ASSIGNMENT
From the entries below, list each line with "usage".

DATA SUPPLIED

--- config.mk ---
export PLATFORM = sky130hd
export DESIGN_NAME = cv32e40x_amo_seq
export DESIGN_NICKNAME = d
export VERILOG_FILES = /design/src/rtl/cv32e40x_pkg.sv /design/src/rtl/cv32e40x_amo_alu.sv /design/src/rtl/cv32e40x_amo_seq.sv
export SDC_FILE = /design/constraint.sdc
export NUM_CORES = 1
export LEC_CHECK = 0
export CORE_MARGIN = 1
export CORE_UTILIZATION = 41
export CTS_CLUSTER_DIAMETER = 150
export DETAILED_ROUTE_END_ITERATION = 16
export GPL_ROUTABILITY_DRIVEN = 0
export PLACE_DENSITY_LB_ADDON = 0.1
export SLEW_MARGIN = 20
export SYNTH_ARGS = -nofsm -noshare
export SYNTH_HDL_FRONTEND = slang
export SYNTH_SLANG_ARGS = --single-unit
--- constraint.sdc ---
create_clock -name clk -period 5.9 [get_ports clk]
set_clock_uncertainty 0.1 [all_clocks]
set_input_delay 0.885 -clock clk [delete_from_list [all_inputs] [get_ports clk]]
set_output_delay 0.885 -clock clk [all_outputs]
set_load 0.05 [all_outputs]
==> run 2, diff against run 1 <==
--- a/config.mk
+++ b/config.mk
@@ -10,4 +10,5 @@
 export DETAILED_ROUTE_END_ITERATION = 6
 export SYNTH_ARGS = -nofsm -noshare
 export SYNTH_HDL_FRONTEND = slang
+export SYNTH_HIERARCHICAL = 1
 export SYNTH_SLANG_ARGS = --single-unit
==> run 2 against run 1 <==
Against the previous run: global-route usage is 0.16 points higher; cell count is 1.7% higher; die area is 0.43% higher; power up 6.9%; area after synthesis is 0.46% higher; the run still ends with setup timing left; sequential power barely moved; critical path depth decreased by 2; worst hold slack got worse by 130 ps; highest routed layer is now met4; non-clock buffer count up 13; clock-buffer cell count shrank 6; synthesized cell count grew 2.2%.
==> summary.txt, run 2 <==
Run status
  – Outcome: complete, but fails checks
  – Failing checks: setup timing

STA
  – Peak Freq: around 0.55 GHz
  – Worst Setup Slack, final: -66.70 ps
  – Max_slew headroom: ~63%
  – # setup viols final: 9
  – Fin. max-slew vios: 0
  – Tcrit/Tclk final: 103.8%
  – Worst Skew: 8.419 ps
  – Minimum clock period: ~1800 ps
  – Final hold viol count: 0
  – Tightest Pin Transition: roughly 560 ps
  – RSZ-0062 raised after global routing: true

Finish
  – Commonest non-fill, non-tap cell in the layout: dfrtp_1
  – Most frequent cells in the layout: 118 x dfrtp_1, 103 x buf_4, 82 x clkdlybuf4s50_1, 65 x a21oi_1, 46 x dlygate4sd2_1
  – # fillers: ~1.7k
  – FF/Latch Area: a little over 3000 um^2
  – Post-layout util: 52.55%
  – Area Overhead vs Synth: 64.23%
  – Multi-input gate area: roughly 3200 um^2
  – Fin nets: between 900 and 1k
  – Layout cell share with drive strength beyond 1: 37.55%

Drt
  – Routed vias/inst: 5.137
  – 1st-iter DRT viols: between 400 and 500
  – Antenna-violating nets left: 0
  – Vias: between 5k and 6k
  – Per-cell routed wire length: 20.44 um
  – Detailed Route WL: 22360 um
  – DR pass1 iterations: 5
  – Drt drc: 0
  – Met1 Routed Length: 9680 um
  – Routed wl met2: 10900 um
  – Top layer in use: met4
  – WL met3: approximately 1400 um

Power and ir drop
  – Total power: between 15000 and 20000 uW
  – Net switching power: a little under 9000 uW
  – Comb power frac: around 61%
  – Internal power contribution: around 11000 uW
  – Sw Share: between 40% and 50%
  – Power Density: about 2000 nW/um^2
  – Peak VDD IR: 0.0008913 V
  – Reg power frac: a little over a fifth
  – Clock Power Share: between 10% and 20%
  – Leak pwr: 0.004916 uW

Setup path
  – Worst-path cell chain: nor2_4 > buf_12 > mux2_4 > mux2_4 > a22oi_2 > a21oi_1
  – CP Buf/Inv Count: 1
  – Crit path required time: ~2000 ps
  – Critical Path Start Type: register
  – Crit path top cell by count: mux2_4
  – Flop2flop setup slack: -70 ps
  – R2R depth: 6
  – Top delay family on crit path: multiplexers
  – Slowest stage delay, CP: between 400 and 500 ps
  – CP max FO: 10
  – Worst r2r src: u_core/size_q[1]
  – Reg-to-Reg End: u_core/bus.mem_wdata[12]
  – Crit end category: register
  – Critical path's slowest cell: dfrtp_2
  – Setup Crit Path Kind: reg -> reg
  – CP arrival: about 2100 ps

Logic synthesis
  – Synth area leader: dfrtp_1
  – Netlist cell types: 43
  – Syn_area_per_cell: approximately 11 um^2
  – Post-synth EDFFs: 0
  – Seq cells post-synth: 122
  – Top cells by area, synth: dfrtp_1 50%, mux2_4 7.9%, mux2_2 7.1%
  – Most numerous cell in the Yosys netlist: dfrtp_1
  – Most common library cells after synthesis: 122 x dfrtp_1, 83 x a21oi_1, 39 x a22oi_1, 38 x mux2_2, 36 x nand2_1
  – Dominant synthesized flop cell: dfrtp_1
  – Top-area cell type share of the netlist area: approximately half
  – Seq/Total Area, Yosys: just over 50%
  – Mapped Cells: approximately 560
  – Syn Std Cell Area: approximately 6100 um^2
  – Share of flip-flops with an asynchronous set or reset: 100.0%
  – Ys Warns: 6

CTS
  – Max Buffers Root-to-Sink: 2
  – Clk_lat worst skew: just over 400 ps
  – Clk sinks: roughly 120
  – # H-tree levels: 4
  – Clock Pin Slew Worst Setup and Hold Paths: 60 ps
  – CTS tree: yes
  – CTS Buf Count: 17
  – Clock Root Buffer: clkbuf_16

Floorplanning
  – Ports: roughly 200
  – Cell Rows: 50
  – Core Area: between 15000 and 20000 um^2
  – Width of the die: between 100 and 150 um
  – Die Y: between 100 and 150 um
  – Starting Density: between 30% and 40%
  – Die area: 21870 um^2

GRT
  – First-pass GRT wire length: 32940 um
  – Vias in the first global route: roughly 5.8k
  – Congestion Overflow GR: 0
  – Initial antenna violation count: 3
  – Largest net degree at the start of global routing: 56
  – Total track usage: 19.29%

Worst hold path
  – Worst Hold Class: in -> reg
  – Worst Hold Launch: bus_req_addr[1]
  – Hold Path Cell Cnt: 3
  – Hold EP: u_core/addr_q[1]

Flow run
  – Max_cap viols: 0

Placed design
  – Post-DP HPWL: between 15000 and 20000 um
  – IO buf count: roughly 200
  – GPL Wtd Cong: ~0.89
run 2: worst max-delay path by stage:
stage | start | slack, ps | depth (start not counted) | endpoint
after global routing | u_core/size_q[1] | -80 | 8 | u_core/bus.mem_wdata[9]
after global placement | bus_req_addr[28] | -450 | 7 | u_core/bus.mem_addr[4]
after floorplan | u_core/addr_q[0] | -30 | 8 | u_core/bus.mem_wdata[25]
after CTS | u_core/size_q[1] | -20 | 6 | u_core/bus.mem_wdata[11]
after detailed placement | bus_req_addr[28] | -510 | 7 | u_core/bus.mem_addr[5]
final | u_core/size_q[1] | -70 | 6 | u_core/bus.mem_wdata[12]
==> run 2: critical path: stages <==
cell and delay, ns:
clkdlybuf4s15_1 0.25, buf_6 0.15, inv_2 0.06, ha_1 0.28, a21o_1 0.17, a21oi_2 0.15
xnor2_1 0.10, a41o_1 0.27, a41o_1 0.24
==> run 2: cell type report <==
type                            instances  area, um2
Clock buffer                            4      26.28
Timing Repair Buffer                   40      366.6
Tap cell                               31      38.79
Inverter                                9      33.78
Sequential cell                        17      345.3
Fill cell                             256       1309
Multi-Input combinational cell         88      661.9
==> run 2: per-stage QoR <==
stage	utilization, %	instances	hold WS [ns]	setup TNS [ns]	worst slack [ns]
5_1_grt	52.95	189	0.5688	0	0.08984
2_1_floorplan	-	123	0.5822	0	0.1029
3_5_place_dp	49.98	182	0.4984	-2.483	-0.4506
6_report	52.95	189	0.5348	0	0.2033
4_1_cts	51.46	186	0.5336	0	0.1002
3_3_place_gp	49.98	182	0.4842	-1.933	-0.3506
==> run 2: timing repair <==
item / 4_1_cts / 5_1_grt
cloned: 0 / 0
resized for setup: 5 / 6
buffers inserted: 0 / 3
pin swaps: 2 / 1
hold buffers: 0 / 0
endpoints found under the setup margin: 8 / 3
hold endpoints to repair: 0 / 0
## config.mk

```make
export PLATFORM = sky130hd
export DESIGN_NAME = load_store_unit
export DESIGN_NICKNAME = d
export VERILOG_FILES = /design/src/rtl/lsu_pkg.sv /design/src/rtl/lsu_lane_align.sv /design/src/rtl/load_store_unit.sv
export SDC_FILE = /design/constraint.sdc
export NUM_CORES = 1
export LEC_CHECK = 0
export CAP_MARGIN = 20
export CORE_ASPECT_RATIO = 1.75
export CORE_MARGIN = 5
export CORE_UTILIZATION = 52
export CTS_CLUSTER_DIAMETER = 50
export DETAILED_ROUTE_END_ITERATION = 8
export PLACE_DENSITY = 0.86
export SYNTH_ARGS = -nofsm -noshare
export SYNTH_HDL_FRONTEND = slang
export SYNTH_SLANG_ARGS = --single-unit
```

## constraint.sdc

```tcl
create_clock -name CLK -period 8.1 [get_ports CLK]
set_input_delay 1.62 -clock CLK [delete_from_list [all_inputs] [get_ports CLK]]
set_output_delay 1.62 -clock CLK [all_outputs]
set_load 0.01 [all_outputs]
```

EXERCISE SOLUTION
Against the previous run: global-route usage is 0.16 points higher; cell count is 1.7% higher; die area is 0.43% higher; power up 6.9%; area after synthesis is 0.46% higher; the run still ends with setup timing left; sequential power barely moved; critical path depth decreased by 2; worst hold slack got worse by 130 ps; highest routed layer is now met4; non-clock buffer count up 13; clock-buffer cell count shrank 6; synthesized cell count grew 2.2%.
  – Total track usage: 19.29%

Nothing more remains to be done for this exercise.